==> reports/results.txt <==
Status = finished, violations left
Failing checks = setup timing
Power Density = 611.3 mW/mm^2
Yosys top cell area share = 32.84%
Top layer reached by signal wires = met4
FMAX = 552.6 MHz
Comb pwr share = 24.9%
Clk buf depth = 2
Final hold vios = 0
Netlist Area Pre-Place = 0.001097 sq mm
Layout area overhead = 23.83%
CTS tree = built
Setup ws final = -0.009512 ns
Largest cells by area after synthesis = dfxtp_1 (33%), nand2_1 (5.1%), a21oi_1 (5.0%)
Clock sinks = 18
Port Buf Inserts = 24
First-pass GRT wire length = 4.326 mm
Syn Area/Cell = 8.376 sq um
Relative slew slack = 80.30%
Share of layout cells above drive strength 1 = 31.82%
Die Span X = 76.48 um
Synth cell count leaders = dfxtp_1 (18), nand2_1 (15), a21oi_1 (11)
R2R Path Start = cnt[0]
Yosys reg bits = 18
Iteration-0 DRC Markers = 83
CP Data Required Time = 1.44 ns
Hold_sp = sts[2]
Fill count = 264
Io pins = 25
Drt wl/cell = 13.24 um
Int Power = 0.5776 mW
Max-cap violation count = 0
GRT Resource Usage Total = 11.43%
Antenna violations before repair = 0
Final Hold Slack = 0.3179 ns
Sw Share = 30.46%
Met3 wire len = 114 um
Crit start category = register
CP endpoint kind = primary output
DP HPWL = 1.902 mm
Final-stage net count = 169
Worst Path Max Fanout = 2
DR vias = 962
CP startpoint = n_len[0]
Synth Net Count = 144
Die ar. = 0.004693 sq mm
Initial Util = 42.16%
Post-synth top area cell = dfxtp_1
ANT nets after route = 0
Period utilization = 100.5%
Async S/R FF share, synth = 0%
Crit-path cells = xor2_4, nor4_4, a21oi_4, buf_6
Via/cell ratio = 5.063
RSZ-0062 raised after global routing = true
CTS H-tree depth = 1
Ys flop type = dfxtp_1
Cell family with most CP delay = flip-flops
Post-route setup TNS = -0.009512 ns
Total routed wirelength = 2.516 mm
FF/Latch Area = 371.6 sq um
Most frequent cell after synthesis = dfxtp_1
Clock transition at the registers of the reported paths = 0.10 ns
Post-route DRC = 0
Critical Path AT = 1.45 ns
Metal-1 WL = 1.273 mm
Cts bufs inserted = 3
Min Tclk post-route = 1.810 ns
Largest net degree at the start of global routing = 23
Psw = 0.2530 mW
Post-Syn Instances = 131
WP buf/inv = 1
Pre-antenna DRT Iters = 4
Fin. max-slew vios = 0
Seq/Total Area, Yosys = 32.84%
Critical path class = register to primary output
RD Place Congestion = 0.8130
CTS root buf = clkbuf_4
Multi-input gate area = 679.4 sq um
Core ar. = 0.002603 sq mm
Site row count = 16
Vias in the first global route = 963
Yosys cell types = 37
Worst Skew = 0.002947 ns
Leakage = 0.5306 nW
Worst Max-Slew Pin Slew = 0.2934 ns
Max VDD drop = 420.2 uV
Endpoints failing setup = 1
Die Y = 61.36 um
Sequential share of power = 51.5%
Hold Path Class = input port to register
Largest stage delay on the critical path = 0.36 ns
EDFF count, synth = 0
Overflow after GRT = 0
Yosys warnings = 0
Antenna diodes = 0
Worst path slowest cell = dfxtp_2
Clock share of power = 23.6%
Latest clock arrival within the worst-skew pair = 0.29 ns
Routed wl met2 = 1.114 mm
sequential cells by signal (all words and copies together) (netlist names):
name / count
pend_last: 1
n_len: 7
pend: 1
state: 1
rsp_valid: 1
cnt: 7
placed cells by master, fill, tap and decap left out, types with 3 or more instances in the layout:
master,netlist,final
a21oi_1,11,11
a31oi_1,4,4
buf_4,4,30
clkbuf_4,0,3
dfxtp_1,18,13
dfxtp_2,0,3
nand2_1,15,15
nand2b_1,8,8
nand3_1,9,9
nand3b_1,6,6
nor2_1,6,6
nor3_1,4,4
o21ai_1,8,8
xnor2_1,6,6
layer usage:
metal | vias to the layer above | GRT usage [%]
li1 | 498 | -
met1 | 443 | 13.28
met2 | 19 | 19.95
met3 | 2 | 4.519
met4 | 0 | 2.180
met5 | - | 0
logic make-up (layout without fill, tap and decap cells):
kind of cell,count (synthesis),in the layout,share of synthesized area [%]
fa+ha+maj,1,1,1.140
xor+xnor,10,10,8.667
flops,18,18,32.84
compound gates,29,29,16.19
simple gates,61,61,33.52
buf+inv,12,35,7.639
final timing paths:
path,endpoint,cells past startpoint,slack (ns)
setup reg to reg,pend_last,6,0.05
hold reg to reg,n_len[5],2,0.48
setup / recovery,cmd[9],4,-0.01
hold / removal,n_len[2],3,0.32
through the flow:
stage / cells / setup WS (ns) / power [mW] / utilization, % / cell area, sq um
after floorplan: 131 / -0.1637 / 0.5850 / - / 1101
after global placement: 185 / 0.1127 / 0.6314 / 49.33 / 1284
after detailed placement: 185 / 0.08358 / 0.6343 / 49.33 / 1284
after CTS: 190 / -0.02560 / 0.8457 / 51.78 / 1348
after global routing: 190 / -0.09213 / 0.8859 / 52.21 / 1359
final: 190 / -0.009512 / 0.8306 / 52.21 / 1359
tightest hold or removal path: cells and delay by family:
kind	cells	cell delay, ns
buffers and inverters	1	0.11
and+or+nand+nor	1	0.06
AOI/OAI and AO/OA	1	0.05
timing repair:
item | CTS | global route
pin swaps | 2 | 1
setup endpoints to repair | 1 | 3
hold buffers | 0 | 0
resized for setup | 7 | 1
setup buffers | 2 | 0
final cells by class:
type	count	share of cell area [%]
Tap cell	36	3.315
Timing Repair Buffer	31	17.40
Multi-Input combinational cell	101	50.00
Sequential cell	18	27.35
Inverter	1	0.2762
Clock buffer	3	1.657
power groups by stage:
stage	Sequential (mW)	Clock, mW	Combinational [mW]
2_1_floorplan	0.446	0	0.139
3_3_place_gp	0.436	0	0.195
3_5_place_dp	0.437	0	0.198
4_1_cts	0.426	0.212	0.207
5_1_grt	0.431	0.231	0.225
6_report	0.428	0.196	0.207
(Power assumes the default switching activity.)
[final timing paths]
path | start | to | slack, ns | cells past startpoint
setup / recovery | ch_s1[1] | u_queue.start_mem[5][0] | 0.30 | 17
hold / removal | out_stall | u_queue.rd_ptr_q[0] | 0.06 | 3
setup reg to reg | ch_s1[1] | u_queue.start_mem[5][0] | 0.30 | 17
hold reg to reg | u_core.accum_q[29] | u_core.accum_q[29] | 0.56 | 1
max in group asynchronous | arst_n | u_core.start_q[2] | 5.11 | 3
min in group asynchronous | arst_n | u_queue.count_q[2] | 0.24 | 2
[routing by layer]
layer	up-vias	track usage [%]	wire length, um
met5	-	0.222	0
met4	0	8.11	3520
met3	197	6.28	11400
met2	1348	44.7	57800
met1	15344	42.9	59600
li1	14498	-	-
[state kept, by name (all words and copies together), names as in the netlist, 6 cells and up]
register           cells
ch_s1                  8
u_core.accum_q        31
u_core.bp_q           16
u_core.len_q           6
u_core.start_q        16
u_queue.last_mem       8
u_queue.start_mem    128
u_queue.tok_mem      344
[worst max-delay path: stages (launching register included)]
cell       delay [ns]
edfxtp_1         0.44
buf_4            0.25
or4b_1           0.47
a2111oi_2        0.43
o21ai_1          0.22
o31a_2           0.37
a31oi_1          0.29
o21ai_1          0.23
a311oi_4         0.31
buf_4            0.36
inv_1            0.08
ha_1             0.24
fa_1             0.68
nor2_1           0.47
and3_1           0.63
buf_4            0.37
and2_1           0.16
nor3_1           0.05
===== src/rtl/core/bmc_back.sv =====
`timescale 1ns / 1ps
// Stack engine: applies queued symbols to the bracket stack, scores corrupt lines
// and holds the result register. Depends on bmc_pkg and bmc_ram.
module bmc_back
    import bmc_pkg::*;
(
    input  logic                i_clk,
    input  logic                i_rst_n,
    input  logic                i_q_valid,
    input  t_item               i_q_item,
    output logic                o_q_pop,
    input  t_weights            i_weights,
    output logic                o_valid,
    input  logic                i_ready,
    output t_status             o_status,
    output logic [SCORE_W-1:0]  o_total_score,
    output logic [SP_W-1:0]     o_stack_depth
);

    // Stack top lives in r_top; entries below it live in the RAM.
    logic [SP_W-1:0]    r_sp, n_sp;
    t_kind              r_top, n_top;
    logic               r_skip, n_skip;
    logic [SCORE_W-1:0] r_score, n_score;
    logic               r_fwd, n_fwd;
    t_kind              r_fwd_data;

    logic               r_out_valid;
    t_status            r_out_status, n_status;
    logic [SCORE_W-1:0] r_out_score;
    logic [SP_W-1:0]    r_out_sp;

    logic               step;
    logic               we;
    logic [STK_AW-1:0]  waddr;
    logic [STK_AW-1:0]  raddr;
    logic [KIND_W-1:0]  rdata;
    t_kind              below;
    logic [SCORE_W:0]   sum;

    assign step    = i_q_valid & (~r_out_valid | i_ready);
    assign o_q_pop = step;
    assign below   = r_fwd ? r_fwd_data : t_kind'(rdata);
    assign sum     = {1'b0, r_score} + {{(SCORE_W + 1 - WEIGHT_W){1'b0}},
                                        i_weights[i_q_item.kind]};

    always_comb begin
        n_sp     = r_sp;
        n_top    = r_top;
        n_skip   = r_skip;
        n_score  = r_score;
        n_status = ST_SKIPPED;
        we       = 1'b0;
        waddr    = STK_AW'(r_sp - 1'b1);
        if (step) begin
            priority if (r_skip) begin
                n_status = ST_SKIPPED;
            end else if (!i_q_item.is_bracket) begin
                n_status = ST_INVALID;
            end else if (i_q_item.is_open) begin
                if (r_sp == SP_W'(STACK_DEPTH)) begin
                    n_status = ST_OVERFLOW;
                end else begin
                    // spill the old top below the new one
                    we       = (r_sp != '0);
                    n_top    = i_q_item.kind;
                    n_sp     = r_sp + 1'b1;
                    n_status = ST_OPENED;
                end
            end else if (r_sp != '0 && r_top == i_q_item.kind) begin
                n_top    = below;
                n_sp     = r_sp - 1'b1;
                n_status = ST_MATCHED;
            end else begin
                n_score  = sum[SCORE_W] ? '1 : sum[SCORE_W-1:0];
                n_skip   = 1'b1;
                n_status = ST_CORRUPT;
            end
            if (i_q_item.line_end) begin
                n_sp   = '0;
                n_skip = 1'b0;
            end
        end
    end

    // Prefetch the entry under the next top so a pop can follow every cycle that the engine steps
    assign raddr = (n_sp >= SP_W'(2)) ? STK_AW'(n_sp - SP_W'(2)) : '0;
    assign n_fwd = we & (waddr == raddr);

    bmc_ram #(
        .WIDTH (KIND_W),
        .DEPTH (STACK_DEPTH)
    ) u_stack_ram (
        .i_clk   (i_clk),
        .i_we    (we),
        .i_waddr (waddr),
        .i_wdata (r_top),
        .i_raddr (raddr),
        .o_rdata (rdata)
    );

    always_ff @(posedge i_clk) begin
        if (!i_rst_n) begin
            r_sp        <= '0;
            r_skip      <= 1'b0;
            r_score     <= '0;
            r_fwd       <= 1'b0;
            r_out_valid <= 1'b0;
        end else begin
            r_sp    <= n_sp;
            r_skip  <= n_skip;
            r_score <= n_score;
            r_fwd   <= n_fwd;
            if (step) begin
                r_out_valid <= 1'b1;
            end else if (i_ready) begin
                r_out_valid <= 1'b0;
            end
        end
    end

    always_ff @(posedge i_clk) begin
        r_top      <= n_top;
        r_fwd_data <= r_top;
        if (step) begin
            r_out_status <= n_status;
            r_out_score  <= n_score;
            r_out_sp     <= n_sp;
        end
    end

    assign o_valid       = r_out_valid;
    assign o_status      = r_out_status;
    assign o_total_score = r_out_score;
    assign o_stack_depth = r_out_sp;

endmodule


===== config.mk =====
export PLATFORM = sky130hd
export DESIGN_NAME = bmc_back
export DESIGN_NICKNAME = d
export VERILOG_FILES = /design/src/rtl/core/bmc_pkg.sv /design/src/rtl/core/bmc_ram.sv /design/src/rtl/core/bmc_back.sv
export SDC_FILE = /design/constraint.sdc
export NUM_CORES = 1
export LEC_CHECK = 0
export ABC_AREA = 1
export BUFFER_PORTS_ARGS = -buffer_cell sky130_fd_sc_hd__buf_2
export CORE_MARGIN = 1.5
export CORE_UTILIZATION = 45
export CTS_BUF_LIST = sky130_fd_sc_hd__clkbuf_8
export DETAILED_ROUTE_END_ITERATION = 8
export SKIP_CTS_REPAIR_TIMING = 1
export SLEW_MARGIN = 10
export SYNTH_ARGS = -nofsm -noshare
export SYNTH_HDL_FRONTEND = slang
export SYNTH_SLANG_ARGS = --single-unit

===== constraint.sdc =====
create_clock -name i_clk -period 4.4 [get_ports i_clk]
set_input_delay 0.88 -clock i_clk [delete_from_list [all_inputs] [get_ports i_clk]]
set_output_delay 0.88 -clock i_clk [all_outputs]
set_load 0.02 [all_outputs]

== == ==

• Try it: Repeat the lines from the first one in the records through the line containing "Core ar. = 0.002603 sq mm", exactly as written, and nothing else.

• Answer to the problem:
==> reports/results.txt <==
Status = finished, violations left
Failing checks = setup timing
Power Density = 611.3 mW/mm^2
Yosys top cell area share = 32.84%
Top layer reached by signal wires = met4
FMAX = 552.6 MHz
Comb pwr share = 24.9%
Clk buf depth = 2
Final hold vios = 0
Netlist Area Pre-Place = 0.001097 sq mm
Layout area overhead = 23.83%
CTS tree = built
Setup ws final = -0.009512 ns
Largest cells by area after synthesis = dfxtp_1 (33%), nand2_1 (5.1%), a21oi_1 (5.0%)
Clock sinks = 18
Port Buf Inserts = 24
First-pass GRT wire length = 4.326 mm
Syn Area/Cell = 8.376 sq um
Relative slew slack = 80.30%
Share of layout cells above drive strength 1 = 31.82%
Die Span X = 76.48 um
Synth cell count leaders = dfxtp_1 (18), nand2_1 (15), a21oi_1 (11)
R2R Path Start = cnt[0]
Yosys reg bits = 18
Iteration-0 DRC Markers = 83
CP Data Required Time = 1.44 ns
Hold_sp = sts[2]
Fill count = 264
Io pins = 25
Drt wl/cell = 13.24 um
Int Power = 0.5776 mW
Max-cap violation count = 0
GRT Resource Usage Total = 11.43%
Antenna violations before repair = 0
Final Hold Slack = 0.3179 ns
Sw Share = 30.46%
Met3 wire len = 114 um
Crit start category = register
CP endpoint kind = primary output
DP HPWL = 1.902 mm
Final-stage net count = 169
Worst Path Max Fanout = 2
DR vias = 962
CP startpoint = n_len[0]
Synth Net Count = 144
Die ar. = 0.004693 sq mm
Initial Util = 42.16%
Post-synth top area cell = dfxtp_1
ANT nets after route = 0
Period utilization = 100.5%
Async S/R FF share, synth = 0%
Crit-path cells = xor2_4, nor4_4, a21oi_4, buf_6
Via/cell ratio = 5.063
RSZ-0062 raised after global routing = true
CTS H-tree depth = 1
Ys flop type = dfxtp_1
Cell family with most CP delay = flip-flops
Post-route setup TNS = -0.009512 ns
Total routed wirelength = 2.516 mm
FF/Latch Area = 371.6 sq um
Most frequent cell after synthesis = dfxtp_1
Clock transition at the registers of the reported paths = 0.10 ns
Post-route DRC = 0
Critical Path AT = 1.45 ns
Metal-1 WL = 1.273 mm
Cts bufs inserted = 3
Min Tclk post-route = 1.810 ns
Largest net degree at the start of global routing = 23
Psw = 0.2530 mW
Post-Syn Instances = 131
WP buf/inv = 1
Pre-antenna DRT Iters = 4
Fin. max-slew vios = 0
Seq/Total Area, Yosys = 32.84%
Critical path class = register to primary output
RD Place Congestion = 0.8130
CTS root buf = clkbuf_4
Multi-input gate area = 679.4 sq um
Core ar. = 0.002603 sq mm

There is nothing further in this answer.